In four years, Pepsi-Cola’s annualshow has become a major art event. The cogent reason: Pepsi offers more cash (though not more prestige) than any other art show. This year’s payoff: $35,950 in prizes.
Nearly 3,000 painters had heeded the tinkle of Pepsi’s cash register. Of their entries, 159 went on display in Manhattan’s National Academy of Design last week. The paintings were mostly mediocre landscapes and city scenes. Most of the exhibiting artists were unknown on 57th Street (Manhattan’s Gallery Row), so their almost unfailing competence, learned in the country’s burgeoning art schools, came as a slight shock to complacent Manhattanites.

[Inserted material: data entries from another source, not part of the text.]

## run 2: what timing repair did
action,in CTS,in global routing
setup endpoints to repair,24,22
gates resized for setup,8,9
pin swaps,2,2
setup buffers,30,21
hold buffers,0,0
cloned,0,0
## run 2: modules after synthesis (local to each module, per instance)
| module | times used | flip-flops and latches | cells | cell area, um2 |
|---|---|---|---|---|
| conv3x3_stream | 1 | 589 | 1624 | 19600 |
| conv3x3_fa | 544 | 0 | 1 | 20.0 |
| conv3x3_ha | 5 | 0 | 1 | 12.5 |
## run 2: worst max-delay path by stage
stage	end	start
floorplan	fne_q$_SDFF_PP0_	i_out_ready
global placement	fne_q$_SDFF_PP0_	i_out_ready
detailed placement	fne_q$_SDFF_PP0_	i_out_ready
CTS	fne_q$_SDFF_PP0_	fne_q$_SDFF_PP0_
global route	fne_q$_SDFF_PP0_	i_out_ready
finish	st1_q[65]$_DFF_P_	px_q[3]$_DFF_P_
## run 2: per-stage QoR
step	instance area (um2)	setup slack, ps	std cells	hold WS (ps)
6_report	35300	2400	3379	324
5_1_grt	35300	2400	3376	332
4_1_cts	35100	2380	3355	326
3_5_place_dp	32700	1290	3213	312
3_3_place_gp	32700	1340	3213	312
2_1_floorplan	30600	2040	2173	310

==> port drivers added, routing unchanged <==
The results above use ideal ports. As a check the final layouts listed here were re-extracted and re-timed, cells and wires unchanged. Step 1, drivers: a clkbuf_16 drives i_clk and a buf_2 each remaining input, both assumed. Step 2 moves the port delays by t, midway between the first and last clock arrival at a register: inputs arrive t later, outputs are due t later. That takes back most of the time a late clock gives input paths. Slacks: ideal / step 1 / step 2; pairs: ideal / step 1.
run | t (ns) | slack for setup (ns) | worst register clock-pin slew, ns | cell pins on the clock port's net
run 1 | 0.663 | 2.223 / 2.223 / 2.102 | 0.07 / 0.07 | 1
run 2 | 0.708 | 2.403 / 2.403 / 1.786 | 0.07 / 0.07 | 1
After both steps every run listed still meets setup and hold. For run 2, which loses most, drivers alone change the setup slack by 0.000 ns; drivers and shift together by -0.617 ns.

First prize ($2,500) went to one of the few bright spots: a tall, rainbow-colored patchwork of windows against a night sky. It had been painted by an unknown, 34-year-old Philadelphian named Henry Kallem, who submitted it without much expectation of winning a prize. Like last year’s prizewinning What Atomic War Will Do to You, Kallem’s half-abstract canvas bore a socially conscious title: Country Tenement. Explained Kallem: “My idea was to show how I felt seeing this scene one evening in the country—all the people crowded into one building with all that space around. I tried to achieve a somber mood. . . .”

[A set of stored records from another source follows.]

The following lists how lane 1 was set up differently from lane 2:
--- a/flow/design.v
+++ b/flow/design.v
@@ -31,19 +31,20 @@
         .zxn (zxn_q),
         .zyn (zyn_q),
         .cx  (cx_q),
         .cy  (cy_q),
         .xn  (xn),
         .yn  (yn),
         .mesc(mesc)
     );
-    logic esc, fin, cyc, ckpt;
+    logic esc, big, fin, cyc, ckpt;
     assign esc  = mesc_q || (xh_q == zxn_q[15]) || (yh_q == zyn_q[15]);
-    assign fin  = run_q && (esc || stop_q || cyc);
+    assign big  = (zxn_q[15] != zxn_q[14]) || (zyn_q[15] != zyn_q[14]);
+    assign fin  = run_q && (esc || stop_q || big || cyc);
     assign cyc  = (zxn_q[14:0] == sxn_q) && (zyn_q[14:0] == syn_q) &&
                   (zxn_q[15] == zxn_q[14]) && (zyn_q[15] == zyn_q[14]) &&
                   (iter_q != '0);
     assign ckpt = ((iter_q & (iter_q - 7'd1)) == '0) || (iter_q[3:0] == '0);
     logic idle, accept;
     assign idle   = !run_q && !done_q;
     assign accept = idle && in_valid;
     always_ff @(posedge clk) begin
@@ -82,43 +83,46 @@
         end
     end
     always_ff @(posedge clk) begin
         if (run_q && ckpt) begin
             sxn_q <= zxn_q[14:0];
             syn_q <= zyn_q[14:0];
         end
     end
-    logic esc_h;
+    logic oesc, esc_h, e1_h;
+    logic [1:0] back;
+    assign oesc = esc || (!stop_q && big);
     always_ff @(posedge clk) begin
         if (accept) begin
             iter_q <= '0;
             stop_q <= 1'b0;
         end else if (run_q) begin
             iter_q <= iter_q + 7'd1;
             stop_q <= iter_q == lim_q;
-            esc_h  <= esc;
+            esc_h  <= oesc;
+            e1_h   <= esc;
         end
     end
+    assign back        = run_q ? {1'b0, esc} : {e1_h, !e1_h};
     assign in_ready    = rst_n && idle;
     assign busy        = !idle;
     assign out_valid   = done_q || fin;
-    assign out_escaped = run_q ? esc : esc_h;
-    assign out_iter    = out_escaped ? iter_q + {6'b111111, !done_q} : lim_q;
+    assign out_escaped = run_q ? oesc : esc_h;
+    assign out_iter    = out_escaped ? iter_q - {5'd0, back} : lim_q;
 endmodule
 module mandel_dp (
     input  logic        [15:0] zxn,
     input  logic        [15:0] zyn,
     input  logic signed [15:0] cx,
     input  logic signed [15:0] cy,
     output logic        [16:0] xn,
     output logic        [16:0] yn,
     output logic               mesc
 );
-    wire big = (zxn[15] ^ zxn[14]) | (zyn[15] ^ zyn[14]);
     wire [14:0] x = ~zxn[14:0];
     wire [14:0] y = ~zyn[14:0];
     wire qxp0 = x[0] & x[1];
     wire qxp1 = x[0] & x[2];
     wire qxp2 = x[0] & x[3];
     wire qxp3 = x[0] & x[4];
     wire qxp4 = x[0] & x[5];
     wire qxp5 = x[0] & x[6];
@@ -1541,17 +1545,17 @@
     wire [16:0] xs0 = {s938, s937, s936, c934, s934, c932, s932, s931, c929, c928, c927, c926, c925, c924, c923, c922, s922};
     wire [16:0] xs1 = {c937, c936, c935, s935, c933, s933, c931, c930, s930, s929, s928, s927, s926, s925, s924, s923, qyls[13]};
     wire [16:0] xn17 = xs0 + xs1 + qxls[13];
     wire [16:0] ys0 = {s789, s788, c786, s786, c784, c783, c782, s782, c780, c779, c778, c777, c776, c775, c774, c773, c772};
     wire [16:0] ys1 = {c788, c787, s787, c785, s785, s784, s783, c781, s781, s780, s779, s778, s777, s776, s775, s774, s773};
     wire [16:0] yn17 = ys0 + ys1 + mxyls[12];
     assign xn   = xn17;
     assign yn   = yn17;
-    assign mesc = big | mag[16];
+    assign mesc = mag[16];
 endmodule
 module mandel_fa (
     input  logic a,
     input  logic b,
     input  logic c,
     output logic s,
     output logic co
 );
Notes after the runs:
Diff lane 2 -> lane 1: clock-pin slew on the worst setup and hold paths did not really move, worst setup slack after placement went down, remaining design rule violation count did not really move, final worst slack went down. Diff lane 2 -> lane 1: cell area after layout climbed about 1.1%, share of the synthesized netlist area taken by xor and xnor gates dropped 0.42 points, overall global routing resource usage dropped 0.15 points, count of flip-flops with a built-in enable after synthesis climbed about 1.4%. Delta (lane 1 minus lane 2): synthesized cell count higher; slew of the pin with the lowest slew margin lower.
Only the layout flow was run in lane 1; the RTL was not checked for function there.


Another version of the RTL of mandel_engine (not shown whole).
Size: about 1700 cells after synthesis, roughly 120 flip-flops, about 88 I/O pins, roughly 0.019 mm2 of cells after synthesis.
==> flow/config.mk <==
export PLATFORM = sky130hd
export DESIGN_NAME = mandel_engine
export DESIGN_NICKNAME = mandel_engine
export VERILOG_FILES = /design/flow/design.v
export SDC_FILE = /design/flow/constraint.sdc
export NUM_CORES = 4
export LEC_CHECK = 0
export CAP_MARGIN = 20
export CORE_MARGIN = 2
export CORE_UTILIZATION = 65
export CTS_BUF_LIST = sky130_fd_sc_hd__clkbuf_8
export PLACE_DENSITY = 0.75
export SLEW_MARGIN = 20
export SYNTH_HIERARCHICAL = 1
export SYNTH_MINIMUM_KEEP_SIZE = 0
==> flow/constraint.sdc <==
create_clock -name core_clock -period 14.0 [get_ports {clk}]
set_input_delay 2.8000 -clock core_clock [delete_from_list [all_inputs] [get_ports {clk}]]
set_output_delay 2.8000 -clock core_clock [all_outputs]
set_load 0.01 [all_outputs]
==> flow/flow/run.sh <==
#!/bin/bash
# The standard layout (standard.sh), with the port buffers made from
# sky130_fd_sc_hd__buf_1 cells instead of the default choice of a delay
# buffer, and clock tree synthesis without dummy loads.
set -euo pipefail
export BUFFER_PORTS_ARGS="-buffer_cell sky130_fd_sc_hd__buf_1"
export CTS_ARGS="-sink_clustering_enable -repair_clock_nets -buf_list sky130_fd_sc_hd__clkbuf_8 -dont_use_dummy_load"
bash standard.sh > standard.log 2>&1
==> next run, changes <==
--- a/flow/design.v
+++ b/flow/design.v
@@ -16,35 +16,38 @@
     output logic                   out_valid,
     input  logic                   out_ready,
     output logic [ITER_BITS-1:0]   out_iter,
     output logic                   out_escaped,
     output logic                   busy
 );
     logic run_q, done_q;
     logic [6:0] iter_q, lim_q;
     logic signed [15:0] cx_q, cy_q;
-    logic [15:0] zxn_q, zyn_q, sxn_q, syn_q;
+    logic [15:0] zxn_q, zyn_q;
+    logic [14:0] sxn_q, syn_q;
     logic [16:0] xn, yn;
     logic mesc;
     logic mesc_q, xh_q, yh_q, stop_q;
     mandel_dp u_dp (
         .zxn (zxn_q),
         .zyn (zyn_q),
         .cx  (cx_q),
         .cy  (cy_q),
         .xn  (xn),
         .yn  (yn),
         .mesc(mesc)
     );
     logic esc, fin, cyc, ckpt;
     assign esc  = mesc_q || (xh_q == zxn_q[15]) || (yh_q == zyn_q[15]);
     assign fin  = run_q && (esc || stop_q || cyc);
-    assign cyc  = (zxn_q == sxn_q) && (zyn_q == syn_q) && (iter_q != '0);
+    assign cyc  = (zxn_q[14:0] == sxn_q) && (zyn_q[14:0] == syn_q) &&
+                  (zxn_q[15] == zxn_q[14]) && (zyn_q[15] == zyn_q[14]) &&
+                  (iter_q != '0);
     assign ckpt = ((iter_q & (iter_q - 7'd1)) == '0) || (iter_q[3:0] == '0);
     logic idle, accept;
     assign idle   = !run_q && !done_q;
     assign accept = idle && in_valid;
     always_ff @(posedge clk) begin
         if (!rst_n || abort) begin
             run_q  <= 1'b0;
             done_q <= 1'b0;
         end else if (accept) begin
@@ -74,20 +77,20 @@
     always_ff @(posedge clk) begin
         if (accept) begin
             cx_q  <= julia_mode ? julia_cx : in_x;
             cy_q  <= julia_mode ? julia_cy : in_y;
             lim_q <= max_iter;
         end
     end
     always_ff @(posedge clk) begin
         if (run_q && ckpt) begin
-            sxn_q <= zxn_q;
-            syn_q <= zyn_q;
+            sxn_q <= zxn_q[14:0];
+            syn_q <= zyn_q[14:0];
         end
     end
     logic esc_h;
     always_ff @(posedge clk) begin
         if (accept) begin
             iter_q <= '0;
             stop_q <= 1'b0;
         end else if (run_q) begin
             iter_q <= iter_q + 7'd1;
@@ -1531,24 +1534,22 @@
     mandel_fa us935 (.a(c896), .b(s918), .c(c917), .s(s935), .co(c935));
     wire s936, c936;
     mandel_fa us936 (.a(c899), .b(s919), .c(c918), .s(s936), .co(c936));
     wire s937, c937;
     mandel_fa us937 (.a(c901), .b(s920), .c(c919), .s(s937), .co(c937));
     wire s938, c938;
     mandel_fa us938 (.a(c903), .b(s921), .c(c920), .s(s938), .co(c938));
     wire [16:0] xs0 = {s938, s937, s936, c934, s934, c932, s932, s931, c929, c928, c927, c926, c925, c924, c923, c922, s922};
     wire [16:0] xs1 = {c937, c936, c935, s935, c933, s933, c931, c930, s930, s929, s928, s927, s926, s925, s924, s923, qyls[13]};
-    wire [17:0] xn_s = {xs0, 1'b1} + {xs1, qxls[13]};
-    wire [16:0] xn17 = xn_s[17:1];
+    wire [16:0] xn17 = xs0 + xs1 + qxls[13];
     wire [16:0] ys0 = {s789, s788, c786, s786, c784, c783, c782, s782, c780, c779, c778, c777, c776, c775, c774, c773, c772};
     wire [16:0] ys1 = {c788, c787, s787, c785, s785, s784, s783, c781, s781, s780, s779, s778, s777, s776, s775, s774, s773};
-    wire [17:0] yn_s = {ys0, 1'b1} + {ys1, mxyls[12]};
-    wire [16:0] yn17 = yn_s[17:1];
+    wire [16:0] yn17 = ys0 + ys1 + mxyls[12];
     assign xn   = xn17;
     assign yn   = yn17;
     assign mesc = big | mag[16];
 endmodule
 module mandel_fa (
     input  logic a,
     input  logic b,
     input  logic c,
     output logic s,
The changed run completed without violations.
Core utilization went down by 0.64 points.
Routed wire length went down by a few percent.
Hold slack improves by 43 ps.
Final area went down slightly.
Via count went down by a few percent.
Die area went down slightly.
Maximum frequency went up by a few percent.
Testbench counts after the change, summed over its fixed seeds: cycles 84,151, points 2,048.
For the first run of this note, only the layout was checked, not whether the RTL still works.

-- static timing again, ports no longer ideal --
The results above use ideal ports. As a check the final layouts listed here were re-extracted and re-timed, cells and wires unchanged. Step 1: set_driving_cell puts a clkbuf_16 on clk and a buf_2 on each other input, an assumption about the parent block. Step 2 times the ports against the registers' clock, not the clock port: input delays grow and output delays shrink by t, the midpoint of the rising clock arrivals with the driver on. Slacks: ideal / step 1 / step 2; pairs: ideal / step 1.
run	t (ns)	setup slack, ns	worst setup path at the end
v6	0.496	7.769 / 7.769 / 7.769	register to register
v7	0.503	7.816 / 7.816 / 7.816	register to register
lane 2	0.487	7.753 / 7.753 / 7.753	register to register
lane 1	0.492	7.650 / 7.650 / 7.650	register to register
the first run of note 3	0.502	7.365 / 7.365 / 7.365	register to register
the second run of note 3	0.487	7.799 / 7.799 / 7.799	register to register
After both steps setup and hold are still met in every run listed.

Kallem himself was feeling far from somber. “During the war,” he said, “I worked in an aircraft factory, and I’ve been living on my savings ever since. I gave myself about two years to see how I would make out. If I didn’t get anywhere, then I figured on resigning myself to being a Sunday painter. My savings were almost gone when this happened. You see, it’s the first painting I ever sold.”